All of which brings us to the chaps and chapesses at Empower, who have developed a solution that will bring tears of joy to your eyes. They start with the concept of FinFast Power Design, which involves placing power management into a processor-type silicon technology that employs special FinFET cells. Standard FinFET transistors can operate at gigahertz speeds but at low power. The guys and gals at Empower have evolved robust FinFETs that can handle high voltage, high current, and high power while still operating at high speed. When combined with innovative on-chip control logic, the resulting power converters can operate at very high frequency with low noise, responding to changing power demands 1,000X faster than conventional converter technologies.

But wait, there’s more, because the folks at Empower have also developed their own silicon capacitors and advanced high-frequency magnetic materials. Even better, they’ve developed custom power packages that are optimized for high frequency and power. The result is the Crescendo, which is only 6mm x 7mm in area and around 1.5mm thick (by comparison, a US quarter is 1.75mm thick). 

Crescendo (left) and multiple Crescendos mounted on the bottom-side of an accelerator card with a US quarter for comparison (right) (Source: Empower)

Do you recall the first image in this column? The one showing the XPU in the middle of the card surrounded by power converters and inductors, with thousands of capacitors mounted on the underside of the board. Well, now consider the same card powered by Crescendos as illustrated below,

XPU on accelerator card with Crescendo-empowered vertical power delivery (Source: Empower)

The lightning-fast power delivery response (we’re talking about nanosecond transient response) of the Crescendo minimizes the need for capacitors and inductors. Any capacitive and inductive elements that are used are created out of silicon and advanced materials that are presented in the Crescendo package itself. Furthermore, the Crescendo device is so thin that there’s room to add a laterally-mounted heatsink, thereby further increasing the Crescendo’s power delivery capability.

Tim tells me that the Crescendo platform offers “AI/HPC on-demand kW vertical power” with 3,000A+ of scalable peak power, 20x+ higher bandwidth, 5x+ higher power density, and up to 20% lower system power (which means we can be talking tens of megawatts of power reduction in the case of hyperscale data centers). 

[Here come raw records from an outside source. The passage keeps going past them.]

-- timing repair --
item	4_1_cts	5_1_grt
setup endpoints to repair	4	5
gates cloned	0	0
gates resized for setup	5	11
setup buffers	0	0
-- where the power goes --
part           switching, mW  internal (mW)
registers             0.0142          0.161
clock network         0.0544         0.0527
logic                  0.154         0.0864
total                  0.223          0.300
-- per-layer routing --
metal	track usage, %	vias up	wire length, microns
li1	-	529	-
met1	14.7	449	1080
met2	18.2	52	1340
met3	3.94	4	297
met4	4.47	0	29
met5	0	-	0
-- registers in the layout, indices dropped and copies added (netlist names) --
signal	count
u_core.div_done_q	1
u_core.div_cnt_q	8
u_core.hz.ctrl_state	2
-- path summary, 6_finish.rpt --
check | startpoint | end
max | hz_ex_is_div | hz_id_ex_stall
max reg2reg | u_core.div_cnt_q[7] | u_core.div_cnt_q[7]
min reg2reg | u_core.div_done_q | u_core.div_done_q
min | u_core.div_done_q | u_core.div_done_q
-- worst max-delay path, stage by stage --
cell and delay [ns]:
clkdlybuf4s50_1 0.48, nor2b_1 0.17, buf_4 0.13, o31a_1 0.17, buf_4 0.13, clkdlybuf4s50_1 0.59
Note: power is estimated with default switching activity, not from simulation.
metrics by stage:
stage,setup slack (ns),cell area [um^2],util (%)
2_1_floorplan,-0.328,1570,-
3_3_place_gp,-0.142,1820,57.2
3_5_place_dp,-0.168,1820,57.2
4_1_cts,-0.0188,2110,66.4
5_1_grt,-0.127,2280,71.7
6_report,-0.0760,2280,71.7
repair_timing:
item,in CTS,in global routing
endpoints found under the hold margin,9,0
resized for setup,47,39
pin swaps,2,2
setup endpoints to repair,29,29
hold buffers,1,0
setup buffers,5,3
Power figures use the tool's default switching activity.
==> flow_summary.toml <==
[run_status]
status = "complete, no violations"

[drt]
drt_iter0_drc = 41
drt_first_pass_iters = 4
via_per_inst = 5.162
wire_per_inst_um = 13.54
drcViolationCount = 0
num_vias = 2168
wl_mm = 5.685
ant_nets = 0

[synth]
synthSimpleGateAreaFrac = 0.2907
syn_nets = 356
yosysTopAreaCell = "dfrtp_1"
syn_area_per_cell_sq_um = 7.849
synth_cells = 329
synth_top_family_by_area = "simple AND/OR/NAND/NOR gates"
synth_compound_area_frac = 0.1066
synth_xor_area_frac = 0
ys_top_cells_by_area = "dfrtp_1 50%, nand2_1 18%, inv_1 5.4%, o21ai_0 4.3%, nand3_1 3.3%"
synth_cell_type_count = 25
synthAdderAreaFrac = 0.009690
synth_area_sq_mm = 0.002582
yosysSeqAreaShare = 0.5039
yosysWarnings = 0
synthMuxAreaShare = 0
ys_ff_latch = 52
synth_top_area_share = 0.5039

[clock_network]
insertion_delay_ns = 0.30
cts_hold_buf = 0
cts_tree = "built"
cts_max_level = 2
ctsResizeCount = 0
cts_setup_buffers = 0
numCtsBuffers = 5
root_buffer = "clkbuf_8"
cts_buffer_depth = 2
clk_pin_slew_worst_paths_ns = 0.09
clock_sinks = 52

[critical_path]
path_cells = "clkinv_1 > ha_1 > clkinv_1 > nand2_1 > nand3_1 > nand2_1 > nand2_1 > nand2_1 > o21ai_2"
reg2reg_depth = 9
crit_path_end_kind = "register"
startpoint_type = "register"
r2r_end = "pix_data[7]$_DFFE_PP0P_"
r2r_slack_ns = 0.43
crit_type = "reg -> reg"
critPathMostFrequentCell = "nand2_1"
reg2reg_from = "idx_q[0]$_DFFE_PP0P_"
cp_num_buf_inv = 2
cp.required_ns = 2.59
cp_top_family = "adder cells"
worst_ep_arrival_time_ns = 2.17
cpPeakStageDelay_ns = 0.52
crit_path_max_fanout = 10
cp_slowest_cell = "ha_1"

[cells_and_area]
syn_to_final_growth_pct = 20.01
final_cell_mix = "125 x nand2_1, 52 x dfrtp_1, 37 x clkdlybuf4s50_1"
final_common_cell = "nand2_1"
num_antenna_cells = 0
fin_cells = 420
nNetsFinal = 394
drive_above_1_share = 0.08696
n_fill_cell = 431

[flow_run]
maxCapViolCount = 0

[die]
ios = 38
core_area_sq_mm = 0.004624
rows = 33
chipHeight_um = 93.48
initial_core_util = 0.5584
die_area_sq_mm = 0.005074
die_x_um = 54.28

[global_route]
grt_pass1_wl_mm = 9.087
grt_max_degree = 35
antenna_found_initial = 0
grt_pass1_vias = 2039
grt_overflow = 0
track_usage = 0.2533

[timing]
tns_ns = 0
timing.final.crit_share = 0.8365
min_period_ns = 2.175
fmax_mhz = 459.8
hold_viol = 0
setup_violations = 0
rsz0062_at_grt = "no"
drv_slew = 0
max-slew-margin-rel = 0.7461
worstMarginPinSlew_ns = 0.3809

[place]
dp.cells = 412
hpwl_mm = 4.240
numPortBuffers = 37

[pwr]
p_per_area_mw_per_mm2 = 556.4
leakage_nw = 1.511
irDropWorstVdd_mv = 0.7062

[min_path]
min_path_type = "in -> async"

Finally, feast your orbs on all that freed-up top-side PCB real estate (remember that the power converters and other components can easily consume more than 75% of a regular accelerator card’s available area). Now we have a choice—we could develop a much smaller card for high-performance edge applications, or we can create accelerator cards containing two, four, or more XPUs, although the thought of the currents involved in the latter scenario is making my eyes water.

If you are attending APEC 2025, the folks at Empower will be demonstrating their scalable on-demand true vertical power architecture for AI and HPC applications at booth #1445. Also, Tim will be giving a presentation, Vertical Power Delivery Enables Higher Performance from xPU and AI Products, on March 19, from 3:40 to 4:05 p.m. in room A412.

I only wish I could see all this with my own eyes, but someone has to keep the home fires burning. What about you? Do you have any thoughts you’d care to share on anything you’ve read here?